__Problem requirements__:
Return all lines of the listing below that carry the word "internal".

__Records provided__:
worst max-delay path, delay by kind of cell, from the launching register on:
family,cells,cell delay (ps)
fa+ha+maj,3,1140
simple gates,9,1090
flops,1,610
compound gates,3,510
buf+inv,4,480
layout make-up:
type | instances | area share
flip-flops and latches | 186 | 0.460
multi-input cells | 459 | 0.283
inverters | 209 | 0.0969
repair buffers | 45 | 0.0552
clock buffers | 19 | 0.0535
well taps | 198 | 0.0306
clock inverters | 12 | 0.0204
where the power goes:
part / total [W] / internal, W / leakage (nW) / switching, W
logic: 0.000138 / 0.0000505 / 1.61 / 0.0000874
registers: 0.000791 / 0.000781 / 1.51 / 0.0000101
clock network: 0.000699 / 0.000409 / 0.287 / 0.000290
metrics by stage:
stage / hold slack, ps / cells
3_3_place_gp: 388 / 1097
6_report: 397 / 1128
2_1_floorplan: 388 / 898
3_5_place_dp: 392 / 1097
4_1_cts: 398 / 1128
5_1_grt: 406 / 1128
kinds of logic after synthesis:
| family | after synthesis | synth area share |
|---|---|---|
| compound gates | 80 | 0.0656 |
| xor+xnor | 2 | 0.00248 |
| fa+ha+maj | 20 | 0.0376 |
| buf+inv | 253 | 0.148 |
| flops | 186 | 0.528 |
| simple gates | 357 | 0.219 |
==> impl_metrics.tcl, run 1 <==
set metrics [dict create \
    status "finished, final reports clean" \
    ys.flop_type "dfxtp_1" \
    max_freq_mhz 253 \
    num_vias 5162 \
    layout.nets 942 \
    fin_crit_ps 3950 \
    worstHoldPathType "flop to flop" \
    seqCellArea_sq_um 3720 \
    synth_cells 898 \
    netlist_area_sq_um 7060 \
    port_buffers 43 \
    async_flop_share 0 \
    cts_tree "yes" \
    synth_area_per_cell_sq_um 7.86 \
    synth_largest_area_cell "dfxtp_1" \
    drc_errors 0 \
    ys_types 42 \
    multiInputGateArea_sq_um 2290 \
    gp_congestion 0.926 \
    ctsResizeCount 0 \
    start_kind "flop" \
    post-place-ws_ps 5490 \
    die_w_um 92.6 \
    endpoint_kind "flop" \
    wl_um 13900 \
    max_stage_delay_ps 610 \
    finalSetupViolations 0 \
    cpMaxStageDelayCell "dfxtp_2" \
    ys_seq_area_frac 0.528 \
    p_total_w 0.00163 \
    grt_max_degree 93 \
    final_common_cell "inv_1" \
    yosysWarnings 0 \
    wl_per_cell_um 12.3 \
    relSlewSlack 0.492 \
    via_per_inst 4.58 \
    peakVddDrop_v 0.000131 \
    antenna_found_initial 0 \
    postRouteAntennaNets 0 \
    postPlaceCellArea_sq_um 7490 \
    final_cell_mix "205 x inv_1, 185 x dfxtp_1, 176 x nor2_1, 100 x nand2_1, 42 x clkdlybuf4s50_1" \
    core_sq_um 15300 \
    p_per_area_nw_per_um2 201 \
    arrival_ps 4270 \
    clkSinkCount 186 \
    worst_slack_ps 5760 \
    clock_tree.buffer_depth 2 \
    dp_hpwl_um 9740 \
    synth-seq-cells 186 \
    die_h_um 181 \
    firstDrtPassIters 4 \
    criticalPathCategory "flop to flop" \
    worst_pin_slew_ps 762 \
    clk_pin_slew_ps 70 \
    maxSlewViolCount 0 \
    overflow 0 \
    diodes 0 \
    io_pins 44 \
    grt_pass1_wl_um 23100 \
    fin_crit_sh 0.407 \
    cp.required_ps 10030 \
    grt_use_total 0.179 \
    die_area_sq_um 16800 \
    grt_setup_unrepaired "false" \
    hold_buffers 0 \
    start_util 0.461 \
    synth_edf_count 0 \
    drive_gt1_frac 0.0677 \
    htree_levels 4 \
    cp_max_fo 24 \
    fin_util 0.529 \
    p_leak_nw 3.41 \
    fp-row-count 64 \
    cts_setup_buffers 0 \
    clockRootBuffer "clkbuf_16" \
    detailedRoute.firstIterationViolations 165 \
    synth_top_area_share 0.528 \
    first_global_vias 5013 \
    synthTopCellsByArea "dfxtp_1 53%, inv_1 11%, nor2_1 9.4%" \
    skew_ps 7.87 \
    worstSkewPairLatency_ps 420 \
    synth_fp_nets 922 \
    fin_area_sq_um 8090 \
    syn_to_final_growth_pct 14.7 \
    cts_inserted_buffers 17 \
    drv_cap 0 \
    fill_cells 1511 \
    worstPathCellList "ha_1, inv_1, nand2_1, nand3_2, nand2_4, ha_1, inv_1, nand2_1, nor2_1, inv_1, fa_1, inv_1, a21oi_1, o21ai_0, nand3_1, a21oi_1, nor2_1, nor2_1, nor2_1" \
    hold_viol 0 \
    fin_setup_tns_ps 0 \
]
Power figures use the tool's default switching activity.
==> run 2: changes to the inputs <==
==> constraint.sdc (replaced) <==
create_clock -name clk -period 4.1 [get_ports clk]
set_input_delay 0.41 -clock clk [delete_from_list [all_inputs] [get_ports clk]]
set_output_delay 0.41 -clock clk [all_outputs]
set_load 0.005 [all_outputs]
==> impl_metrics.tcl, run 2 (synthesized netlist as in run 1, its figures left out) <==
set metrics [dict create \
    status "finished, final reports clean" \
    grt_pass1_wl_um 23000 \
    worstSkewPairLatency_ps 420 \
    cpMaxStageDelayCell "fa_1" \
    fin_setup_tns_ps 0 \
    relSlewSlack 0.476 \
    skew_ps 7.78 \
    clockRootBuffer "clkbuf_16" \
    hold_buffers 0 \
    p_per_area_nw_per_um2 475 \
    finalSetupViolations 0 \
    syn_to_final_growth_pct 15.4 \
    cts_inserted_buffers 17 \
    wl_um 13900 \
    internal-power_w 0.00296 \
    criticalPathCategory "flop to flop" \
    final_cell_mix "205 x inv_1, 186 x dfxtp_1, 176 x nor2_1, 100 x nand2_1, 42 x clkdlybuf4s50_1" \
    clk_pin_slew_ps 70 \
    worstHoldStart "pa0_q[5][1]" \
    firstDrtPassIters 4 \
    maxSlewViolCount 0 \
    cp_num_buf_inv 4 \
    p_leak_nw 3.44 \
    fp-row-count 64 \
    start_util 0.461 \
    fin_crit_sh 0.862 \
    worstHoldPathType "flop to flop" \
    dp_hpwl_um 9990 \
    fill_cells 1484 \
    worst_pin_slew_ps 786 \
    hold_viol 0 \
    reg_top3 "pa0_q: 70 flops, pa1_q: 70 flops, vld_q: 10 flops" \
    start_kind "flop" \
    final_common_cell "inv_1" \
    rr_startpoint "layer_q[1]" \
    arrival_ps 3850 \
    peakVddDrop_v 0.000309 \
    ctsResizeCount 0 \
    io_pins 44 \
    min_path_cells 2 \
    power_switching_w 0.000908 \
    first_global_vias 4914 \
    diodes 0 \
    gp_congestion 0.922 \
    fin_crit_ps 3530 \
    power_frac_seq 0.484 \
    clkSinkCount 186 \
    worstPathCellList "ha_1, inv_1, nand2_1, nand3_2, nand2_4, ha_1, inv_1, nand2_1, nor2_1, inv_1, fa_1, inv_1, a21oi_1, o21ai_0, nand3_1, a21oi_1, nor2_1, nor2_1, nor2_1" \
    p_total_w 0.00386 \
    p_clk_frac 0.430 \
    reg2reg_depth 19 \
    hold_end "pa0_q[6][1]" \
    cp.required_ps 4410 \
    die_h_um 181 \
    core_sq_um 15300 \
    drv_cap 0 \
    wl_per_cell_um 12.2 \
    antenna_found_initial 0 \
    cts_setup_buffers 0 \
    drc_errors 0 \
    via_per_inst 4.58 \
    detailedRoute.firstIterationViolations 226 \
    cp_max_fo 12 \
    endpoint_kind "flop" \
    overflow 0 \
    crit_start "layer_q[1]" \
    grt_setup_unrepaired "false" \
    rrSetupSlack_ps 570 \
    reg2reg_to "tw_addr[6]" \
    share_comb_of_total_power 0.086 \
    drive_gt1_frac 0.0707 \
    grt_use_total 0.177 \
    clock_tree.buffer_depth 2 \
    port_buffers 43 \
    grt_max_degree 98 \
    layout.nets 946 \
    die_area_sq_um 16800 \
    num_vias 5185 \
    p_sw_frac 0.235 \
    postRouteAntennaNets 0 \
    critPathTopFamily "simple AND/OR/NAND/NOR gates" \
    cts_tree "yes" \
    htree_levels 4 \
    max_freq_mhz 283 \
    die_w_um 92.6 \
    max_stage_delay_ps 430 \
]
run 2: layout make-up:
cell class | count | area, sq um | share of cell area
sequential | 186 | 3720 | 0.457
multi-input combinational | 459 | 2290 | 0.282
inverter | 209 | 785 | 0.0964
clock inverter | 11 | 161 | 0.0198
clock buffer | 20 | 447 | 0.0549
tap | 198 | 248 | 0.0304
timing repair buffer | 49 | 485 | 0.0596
---
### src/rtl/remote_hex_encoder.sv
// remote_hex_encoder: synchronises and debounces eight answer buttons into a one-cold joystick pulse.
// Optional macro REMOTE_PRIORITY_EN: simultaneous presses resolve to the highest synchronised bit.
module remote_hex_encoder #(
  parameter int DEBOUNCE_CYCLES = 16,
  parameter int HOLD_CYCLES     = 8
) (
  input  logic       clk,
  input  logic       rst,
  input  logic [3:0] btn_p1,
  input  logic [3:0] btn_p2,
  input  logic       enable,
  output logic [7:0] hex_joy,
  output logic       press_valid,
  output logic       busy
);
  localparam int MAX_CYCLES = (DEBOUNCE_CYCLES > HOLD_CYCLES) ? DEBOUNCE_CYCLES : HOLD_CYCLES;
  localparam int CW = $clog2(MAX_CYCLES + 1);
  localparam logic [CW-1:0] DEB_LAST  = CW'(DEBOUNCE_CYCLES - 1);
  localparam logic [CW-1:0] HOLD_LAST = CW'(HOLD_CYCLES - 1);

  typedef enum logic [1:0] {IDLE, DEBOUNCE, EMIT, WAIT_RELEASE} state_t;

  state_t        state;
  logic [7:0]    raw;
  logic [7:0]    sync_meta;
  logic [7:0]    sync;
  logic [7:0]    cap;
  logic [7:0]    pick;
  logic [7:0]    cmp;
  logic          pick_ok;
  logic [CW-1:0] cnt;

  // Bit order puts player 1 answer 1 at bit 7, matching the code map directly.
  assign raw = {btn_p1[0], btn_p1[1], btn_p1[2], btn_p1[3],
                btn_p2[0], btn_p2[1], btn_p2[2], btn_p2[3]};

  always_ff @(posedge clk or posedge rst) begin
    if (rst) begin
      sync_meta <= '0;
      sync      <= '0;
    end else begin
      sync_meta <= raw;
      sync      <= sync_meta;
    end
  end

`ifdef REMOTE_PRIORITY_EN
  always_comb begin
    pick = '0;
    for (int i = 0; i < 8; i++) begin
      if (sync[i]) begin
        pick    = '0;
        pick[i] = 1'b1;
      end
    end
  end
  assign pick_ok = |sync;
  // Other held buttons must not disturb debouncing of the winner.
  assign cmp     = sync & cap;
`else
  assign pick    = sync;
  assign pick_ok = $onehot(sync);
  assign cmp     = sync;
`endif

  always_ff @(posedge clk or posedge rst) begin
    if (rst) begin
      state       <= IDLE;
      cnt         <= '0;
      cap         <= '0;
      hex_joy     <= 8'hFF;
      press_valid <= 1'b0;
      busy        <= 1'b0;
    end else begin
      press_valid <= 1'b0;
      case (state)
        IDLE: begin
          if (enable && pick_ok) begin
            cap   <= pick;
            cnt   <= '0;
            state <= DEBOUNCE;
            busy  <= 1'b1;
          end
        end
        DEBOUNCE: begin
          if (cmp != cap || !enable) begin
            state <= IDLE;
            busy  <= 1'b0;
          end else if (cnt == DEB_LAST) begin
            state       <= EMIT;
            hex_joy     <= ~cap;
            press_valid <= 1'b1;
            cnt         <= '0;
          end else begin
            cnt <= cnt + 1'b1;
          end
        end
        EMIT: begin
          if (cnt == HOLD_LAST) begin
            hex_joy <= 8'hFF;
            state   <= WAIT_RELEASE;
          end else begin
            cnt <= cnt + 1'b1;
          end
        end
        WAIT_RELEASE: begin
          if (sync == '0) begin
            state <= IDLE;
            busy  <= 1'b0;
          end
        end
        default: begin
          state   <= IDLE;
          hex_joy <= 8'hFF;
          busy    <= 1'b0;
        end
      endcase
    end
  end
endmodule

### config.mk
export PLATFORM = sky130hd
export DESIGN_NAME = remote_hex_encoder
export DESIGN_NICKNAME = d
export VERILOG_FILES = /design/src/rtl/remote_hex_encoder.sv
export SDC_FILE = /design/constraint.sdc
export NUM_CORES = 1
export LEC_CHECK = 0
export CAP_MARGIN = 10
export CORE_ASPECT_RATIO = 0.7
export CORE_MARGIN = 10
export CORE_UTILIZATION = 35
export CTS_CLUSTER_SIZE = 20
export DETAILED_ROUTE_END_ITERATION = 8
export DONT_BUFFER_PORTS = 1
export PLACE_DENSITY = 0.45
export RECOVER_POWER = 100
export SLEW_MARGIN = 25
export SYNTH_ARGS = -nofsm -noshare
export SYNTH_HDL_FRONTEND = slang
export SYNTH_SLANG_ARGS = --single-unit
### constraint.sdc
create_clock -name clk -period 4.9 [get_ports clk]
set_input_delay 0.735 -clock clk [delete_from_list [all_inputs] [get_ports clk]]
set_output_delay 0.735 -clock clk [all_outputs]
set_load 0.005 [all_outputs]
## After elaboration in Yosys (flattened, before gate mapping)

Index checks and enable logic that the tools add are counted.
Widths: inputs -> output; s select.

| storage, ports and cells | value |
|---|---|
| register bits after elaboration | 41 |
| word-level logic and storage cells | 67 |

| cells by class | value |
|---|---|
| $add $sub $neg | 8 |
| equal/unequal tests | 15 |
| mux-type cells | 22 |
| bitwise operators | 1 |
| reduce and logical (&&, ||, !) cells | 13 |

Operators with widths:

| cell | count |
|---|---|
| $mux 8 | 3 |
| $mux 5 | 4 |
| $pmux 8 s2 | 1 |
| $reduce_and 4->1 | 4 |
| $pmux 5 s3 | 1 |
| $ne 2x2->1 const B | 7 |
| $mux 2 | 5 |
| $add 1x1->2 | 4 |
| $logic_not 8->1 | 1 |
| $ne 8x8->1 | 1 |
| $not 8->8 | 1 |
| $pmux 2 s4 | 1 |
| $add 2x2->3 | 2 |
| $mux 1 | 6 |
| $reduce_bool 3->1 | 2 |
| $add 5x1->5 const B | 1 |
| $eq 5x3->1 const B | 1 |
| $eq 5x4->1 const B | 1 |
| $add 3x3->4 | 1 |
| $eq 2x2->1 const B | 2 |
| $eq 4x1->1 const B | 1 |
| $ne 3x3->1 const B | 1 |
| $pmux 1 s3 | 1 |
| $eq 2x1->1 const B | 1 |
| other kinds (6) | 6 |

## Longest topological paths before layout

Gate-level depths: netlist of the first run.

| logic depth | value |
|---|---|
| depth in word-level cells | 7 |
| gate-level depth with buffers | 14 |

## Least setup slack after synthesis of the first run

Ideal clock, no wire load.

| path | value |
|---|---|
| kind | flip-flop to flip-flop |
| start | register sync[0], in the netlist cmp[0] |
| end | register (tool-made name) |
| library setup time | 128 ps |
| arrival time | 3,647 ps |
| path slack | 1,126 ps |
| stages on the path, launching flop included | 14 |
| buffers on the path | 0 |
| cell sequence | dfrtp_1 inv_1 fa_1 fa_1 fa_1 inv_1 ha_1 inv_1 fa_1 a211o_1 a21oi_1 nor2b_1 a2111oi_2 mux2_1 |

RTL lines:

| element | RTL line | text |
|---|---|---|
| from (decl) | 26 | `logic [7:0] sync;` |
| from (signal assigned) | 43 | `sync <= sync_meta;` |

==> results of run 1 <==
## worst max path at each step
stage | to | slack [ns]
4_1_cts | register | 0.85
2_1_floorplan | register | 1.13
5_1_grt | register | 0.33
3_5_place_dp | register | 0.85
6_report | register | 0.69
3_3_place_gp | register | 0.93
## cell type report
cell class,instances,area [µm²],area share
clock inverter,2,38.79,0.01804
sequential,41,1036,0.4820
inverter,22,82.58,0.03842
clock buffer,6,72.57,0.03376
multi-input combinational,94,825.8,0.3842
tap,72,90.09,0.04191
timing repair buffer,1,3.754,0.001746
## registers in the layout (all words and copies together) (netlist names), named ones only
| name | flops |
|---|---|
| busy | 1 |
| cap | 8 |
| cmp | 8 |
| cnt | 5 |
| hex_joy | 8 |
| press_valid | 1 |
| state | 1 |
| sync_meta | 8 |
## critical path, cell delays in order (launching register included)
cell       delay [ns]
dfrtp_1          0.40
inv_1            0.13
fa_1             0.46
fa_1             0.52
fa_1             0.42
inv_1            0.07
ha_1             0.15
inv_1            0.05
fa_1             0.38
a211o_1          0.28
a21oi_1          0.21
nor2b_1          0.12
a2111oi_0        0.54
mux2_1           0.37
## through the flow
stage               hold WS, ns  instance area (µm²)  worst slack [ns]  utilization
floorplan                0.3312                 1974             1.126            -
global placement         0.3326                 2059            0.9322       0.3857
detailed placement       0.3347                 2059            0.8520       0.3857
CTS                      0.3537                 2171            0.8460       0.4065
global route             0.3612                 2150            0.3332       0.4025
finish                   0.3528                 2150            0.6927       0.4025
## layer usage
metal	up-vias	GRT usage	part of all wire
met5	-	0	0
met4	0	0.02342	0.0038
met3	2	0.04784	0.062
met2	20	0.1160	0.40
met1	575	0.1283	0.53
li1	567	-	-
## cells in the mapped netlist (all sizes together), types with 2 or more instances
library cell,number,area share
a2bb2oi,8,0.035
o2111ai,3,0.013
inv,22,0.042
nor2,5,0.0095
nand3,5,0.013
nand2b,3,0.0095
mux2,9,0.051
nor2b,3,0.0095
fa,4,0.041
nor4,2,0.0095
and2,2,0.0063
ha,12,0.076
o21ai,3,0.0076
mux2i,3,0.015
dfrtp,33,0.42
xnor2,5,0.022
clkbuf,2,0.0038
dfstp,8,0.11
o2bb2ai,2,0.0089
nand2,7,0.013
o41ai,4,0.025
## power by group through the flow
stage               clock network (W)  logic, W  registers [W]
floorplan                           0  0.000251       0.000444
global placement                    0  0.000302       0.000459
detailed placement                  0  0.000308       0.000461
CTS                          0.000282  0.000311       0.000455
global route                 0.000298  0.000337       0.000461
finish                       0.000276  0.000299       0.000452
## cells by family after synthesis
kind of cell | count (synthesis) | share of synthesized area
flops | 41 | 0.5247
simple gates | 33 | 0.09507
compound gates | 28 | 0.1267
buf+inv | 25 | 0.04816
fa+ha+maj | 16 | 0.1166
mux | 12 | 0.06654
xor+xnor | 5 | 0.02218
* * *
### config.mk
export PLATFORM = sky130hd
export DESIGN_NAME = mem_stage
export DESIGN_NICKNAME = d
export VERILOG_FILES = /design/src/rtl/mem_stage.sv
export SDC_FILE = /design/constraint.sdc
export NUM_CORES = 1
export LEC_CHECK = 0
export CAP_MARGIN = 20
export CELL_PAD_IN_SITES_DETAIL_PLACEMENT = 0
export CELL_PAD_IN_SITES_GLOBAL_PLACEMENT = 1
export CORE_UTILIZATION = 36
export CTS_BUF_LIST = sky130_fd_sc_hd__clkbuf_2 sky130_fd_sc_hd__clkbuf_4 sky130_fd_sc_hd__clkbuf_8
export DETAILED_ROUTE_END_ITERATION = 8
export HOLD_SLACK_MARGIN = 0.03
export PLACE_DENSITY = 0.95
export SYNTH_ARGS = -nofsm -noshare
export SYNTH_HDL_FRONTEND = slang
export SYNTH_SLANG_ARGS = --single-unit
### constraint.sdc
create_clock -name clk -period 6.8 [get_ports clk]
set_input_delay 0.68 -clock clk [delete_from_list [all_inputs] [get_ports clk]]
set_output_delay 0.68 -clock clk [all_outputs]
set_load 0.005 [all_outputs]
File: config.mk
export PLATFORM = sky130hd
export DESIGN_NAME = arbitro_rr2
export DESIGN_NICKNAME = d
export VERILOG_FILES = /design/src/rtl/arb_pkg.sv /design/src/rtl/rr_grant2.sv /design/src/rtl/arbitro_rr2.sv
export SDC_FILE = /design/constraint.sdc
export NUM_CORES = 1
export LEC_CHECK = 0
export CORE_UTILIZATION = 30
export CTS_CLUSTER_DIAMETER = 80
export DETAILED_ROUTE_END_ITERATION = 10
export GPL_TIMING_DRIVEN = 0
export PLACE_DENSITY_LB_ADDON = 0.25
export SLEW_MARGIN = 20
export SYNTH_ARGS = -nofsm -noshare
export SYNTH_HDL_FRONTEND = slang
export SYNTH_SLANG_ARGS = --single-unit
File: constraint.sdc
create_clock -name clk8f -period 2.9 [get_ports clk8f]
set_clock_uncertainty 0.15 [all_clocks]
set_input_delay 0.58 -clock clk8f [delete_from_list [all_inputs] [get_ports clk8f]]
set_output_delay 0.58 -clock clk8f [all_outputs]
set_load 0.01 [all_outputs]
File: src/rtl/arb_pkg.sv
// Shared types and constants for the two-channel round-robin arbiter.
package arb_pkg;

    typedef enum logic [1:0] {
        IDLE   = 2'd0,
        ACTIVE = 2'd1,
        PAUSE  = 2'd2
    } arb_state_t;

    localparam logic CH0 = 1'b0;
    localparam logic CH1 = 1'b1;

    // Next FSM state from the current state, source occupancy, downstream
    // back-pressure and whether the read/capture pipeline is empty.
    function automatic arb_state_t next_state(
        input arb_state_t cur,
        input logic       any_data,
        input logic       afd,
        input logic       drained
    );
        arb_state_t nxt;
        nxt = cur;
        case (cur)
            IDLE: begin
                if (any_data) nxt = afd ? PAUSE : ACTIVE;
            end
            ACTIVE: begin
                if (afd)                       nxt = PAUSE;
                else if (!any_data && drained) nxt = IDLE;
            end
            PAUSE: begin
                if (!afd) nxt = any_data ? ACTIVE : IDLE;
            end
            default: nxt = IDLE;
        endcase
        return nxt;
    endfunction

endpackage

__Response for this exercise__:
part / total [W] / internal, W / leakage (nW) / switching, W
    internal-power_w 0.00296 \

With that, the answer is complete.